And so I took an ornament off the giving tree last night after Edie’s kindergarten Christmas concert. She stood up there on that stage in a fresh new outfit, black tights and new red, sparkly shoes that we had to get in a size larger because she’s stretching and growing out and into so many things these days. Shoes are just one of them.

On our way home, Edie asked me what the ornament said.

“Girl. Age 6. Special requests: gloves, winter gear,” I replied. “We’re going to have to go shopping. Will you girls help me? I figured you would know just what she might like.”

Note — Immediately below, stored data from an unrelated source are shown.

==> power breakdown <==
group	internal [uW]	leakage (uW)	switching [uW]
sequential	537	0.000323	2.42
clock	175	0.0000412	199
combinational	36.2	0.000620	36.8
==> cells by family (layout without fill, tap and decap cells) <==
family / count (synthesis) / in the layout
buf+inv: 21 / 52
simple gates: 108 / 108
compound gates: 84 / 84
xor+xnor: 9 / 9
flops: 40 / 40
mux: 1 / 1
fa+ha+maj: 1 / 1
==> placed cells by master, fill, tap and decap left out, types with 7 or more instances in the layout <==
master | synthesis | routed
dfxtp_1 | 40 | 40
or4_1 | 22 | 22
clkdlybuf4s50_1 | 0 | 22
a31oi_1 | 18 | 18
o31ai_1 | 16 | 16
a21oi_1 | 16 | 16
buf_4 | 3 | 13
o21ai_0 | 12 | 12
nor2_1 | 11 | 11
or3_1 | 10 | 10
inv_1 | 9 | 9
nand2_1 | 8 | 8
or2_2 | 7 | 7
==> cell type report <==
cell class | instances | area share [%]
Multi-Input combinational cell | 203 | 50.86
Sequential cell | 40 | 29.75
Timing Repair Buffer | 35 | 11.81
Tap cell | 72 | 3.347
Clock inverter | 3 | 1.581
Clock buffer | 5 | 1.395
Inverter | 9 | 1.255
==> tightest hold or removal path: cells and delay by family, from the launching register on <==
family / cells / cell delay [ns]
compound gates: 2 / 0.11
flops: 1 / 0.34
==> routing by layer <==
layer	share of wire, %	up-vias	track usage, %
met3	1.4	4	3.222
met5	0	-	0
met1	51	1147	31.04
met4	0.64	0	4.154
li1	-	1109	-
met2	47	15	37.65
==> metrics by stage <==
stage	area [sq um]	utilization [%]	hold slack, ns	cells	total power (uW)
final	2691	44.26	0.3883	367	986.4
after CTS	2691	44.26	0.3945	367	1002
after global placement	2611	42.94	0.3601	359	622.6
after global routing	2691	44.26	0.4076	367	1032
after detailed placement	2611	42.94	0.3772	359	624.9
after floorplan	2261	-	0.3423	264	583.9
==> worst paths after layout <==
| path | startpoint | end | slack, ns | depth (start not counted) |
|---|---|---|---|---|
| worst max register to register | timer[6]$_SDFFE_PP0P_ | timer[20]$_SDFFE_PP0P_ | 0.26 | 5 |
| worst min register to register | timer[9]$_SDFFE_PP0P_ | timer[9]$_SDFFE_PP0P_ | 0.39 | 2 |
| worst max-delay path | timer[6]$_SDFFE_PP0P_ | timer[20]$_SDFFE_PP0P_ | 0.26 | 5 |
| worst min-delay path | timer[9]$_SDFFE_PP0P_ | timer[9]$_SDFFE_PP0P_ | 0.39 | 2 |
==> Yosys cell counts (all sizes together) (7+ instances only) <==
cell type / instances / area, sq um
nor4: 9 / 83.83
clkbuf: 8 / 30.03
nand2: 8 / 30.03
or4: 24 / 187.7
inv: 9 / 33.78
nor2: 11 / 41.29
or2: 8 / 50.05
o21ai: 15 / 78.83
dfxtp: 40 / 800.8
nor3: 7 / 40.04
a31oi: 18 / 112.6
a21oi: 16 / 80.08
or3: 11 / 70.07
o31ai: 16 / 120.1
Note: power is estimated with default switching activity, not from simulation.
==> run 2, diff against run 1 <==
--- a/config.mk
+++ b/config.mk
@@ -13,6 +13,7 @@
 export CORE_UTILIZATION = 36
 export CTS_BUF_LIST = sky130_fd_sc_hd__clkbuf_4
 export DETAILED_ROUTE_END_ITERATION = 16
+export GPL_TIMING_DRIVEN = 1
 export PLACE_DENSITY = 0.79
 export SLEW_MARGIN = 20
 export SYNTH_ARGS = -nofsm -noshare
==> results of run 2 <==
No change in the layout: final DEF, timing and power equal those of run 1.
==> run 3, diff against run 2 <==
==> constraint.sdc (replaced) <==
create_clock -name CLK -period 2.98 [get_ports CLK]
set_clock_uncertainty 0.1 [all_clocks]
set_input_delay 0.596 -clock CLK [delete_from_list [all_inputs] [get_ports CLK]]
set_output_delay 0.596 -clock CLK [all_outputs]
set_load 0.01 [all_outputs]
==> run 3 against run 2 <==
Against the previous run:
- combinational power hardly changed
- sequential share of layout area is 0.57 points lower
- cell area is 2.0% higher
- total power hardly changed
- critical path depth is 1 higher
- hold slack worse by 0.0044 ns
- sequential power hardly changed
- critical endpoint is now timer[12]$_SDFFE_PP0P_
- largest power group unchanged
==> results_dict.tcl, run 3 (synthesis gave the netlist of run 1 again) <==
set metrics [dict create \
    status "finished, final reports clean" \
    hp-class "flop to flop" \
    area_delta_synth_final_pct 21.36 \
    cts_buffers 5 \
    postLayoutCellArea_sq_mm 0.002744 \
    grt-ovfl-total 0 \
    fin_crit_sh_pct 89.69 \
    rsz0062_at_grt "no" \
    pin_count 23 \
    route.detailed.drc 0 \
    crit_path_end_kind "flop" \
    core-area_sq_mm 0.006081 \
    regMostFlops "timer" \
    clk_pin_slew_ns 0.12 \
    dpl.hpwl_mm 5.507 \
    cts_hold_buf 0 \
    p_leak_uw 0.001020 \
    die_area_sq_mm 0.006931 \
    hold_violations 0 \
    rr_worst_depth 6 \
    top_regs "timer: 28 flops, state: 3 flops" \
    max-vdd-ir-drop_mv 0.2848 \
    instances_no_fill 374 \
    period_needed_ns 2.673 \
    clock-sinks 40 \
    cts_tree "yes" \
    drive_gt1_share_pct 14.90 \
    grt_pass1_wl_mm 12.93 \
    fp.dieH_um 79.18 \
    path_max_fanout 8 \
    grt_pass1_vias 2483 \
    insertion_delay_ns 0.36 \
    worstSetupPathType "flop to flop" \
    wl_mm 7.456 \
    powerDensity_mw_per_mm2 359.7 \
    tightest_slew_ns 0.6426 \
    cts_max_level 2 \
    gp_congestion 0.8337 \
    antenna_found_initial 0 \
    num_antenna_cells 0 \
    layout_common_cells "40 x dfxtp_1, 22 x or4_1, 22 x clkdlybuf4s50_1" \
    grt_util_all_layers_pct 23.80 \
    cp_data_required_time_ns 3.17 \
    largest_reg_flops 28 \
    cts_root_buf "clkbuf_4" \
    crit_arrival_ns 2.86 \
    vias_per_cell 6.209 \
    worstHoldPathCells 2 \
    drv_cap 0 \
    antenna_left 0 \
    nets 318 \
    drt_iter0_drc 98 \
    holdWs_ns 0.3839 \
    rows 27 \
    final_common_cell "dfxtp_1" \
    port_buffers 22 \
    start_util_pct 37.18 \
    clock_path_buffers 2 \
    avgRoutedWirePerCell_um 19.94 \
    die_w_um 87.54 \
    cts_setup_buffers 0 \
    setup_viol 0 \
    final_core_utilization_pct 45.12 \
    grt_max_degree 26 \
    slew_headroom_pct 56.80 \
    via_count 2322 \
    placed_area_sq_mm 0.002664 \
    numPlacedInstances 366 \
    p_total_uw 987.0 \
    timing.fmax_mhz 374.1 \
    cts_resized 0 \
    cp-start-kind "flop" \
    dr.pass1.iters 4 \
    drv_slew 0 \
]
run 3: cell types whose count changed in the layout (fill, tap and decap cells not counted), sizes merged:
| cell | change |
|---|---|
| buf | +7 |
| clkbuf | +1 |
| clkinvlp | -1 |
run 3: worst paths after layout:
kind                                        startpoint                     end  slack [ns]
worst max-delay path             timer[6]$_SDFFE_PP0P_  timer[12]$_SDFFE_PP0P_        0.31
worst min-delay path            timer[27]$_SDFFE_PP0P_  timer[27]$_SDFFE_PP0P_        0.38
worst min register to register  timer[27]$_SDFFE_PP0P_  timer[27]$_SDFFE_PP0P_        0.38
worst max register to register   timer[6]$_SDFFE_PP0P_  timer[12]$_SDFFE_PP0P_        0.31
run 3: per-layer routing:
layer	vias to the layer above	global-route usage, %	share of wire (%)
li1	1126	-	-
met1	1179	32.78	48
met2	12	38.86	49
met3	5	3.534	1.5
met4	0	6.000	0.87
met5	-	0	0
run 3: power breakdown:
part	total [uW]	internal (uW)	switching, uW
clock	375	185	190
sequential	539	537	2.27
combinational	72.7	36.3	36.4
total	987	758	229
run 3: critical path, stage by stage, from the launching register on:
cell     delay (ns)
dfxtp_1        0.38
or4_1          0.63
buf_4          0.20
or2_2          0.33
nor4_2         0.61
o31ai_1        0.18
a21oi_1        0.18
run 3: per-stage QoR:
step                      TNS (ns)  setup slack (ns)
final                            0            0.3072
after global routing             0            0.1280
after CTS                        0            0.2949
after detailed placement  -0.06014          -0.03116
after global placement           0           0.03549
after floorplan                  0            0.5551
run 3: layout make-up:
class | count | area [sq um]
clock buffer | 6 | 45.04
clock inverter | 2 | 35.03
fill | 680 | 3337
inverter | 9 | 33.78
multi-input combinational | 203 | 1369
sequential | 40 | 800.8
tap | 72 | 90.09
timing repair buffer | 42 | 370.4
[src/rtl/fifo_mem.sv]
// rtl/fifo_mem.sv - FIFO storage array, synchronous write and asynchronous read
module fifo_mem #(
  parameter int DataWidth = 8,
  parameter int Depth     = 16,
  parameter int AddrWidth = $clog2(Depth)
) (
  input  logic                 i_clk,
  input  logic                 i_wr_en,
  input  logic [AddrWidth-1:0] i_wr_addr,
  input  logic [DataWidth-1:0] i_wr_data,
  input  logic [AddrWidth-1:0] i_rd_addr,
  output logic [DataWidth-1:0] o_rd_data
);

  logic [DataWidth-1:0] mem_q [Depth];

  always_ff @(posedge i_clk) begin
    if (i_wr_en) begin
      mem_q[i_wr_addr] <= i_wr_data;
    end
  end

  assign o_rd_data = mem_q[i_rd_addr];

endmodule

[src/rtl/fifo_lvl.sv]
// rtl/fifo_lvl.sv - synchronous FIFO with fill level, thresholds, sticky errors, flush
// and selectable registered-read or first-word-fall-through output.
module fifo_lvl
  import fifo_pkg::*;
#(
  parameter int DataWidth      = 8,
  parameter int Depth          = 16,
  parameter bit Fwft           = 1'b0,
  parameter int AlmostFullThr  = Depth - 2,
  parameter int AlmostEmptyThr = 2
) (
  input  logic                      i_clk,
  input  logic                      i_rst_n,
  input  logic [DataWidth-1:0]      i_wr_data,
  input  logic                      i_wr_en,
  input  logic                      i_rd_en,
  input  logic                      i_clr,
  output logic [DataWidth-1:0]      o_rd_data,
  output logic                      o_rd_valid,
  output logic [cnt_w(Depth)-1:0]   o_count,
  output logic                      o_full,
  output logic                      o_empty,
  output logic                      o_almost_full,
  output logic                      o_almost_empty,
  output logic                      o_overflow,
  output logic                      o_underflow
);

  localparam int AW = $clog2(Depth);
  localparam int CW = cnt_w(Depth);
  localparam logic [CW-1:0] DepthC = CW'(Depth);
  localparam logic [CW-1:0] AfThrC = CW'(AlmostFullThr);
  localparam logic [CW-1:0] AeThrC = CW'(AlmostEmptyThr);

  if (!params_ok(Depth, AlmostFullThr, AlmostEmptyThr)) begin : g_bad_params
    $error("fifo_lvl: Depth must be a power of two >= 2 and thresholds in range");
  end

  logic [AW-1:0]        wr_ptr_q, wr_ptr_d;
  logic [AW-1:0]        rd_ptr_q, rd_ptr_d;
  logic [CW-1:0]        count_q, count_d;
  logic                 full_q, full_d;
  logic                 empty_q, empty_d;
  logic                 afull_q, afull_d;
  logic                 aempty_q, aempty_d;
  logic                 ovf_q, ovf_d;
  logic                 unf_q, unf_d;
  logic [DataWidth-1:0] rd_data_q, rd_data_d;
  logic                 rd_valid_q, rd_valid_d;

  logic                 rd_ok, wr_ok, mem_we;
  logic [DataWidth-1:0] mem_rd_data;

  // A write into a full FIFO is only legal when a read frees a slot in the same cycle.
  assign rd_ok  = i_rd_en & ~empty_q;
  assign wr_ok  = i_wr_en & (~full_q | rd_ok);
  assign mem_we = wr_ok & ~i_clr;

  fifo_mem #(
    .DataWidth (DataWidth),
    .Depth     (Depth),
    .AddrWidth (AW)
  ) u_mem (
    .i_clk     (i_clk),
    .i_wr_en   (mem_we),
    .i_wr_addr (wr_ptr_q),
    .i_wr_data (i_wr_data),
    .i_rd_addr (rd_ptr_q),
    .o_rd_data (mem_rd_data)
  );

  always_comb begin
    wr_ptr_d   = wr_ptr_q;
    rd_ptr_d   = rd_ptr_q;
    count_d    = count_q;
    ovf_d      = ovf_q;
    unf_d      = unf_q;
    rd_data_d  = rd_data_q;
    rd_valid_d = 1'b0;

    if (i_clr) begin
      wr_ptr_d = '0;
      rd_ptr_d = '0;
      count_d  = '0;
      ovf_d    = 1'b0;
      unf_d    = 1'b0;
    end else begin
      if (wr_ok) wr_ptr_d = wr_ptr_q + AW'(1);
      if (rd_ok) begin
        rd_ptr_d   = rd_ptr_q + AW'(1);
        rd_data_d  = mem_rd_data;
        rd_valid_d = 1'b1;
      end
      case ({wr_ok, rd_ok})
        2'b10:   count_d = count_q + CW'(1);
        2'b01:   count_d = count_q - CW'(1);
        default: count_d = count_q;
      endcase
      if (i_wr_en & ~wr_ok)   ovf_d = 1'b1;
      if (i_rd_en & empty_q)  unf_d = 1'b1;
    end

    // Flags follow next-count so they move on the same edge as o_count.
    full_d   = (count_d == DepthC);
    empty_d  = (count_d == '0);
    afull_d  = (count_d >= AfThrC);
    aempty_d = (count_d <= AeThrC);
  end

  always_ff @(posedge i_clk or negedge i_rst_n) begin
    if (!i_rst_n) begin
      wr_ptr_q   <= '0;
      rd_ptr_q   <= '0;
      count_q    <= '0;
      full_q     <= 1'b0;
      empty_q    <= 1'b1;
      afull_q    <= 1'b0;
      aempty_q   <= 1'b1;
      ovf_q      <= 1'b0;
      unf_q      <= 1'b0;
      rd_data_q  <= '0;
      rd_valid_q <= 1'b0;
    end else begin
      wr_ptr_q   <= wr_ptr_d;
      rd_ptr_q   <= rd_ptr_d;
      count_q    <= count_d;
      full_q     <= full_d;
      empty_q    <= empty_d;
      afull_q    <= afull_d;
      aempty_q   <= aempty_d;
      ovf_q      <= ovf_d;
      unf_q      <= unf_d;
      rd_data_q  <= rd_data_d;
      rd_valid_q <= rd_valid_d;
    end
  end

  assign o_rd_data      = Fwft ? mem_rd_data : rd_data_q;
  assign o_rd_valid     = Fwft ? ~empty_q    : rd_valid_q;
  assign o_count        = count_q;
  assign o_full         = full_q;
  assign o_empty        = empty_q;
  assign o_almost_full  = afull_q;
  assign o_almost_empty = aempty_q;
  assign o_overflow     = ovf_q;
  assign o_underflow    = unf_q;

endmodule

Edie wanted to know what her name was. Rosie wanted to know how we were going to get her the toys if we didn’t know where she lived. How will she know it was from us?

How do you explain that it doesn’t matter? We don’t need credit. We don’t need to know her. We just want her to have a good Christmas. How do you explain what real need is to two small children who have everything they could want?

How do we give them what they need, but also make them understand what it means to work for it? How do we give them a charmed childhood and keep them grateful? How do we make them feel special, but keep them humble?

My daughters are coming to the age where they are becoming aware of the world around them, of the kids who have more and those who have less. How do we teach them to treat each with kindness and respect? How do we teach them to only compare in the way in which it makes them feel grateful, generous and compassionate?

When my little sister was a kid, she was out doing chores with Dad and asked him, “Are we poor?” My dad was taken aback a bit, wondering where this question was coming from. Turns out she noticed that we didn’t have a four-wheeler or a new pickup, a boat or bigger house like some of her friends.

“Would all of that make you happier?” he asked her. She thought probably no, but she was aware. And she was wondering.

If only we knew for certain that every child in this community was held safe and armed with what they needed to stand up against the tough elements of weather and life. If I could give the gift of reassurance and wrap it up in that box with the hat and gloves and Barbie doll, I would do it. If I could make my kids understand that in the long run, they won’t remember how many gifts were under the tree, but for a child who has none, well, that’s something that sticks with them.

And we can’t do so much about any of it, but we can do something. And so we did something.

Christmas fudge and other holiday miracles…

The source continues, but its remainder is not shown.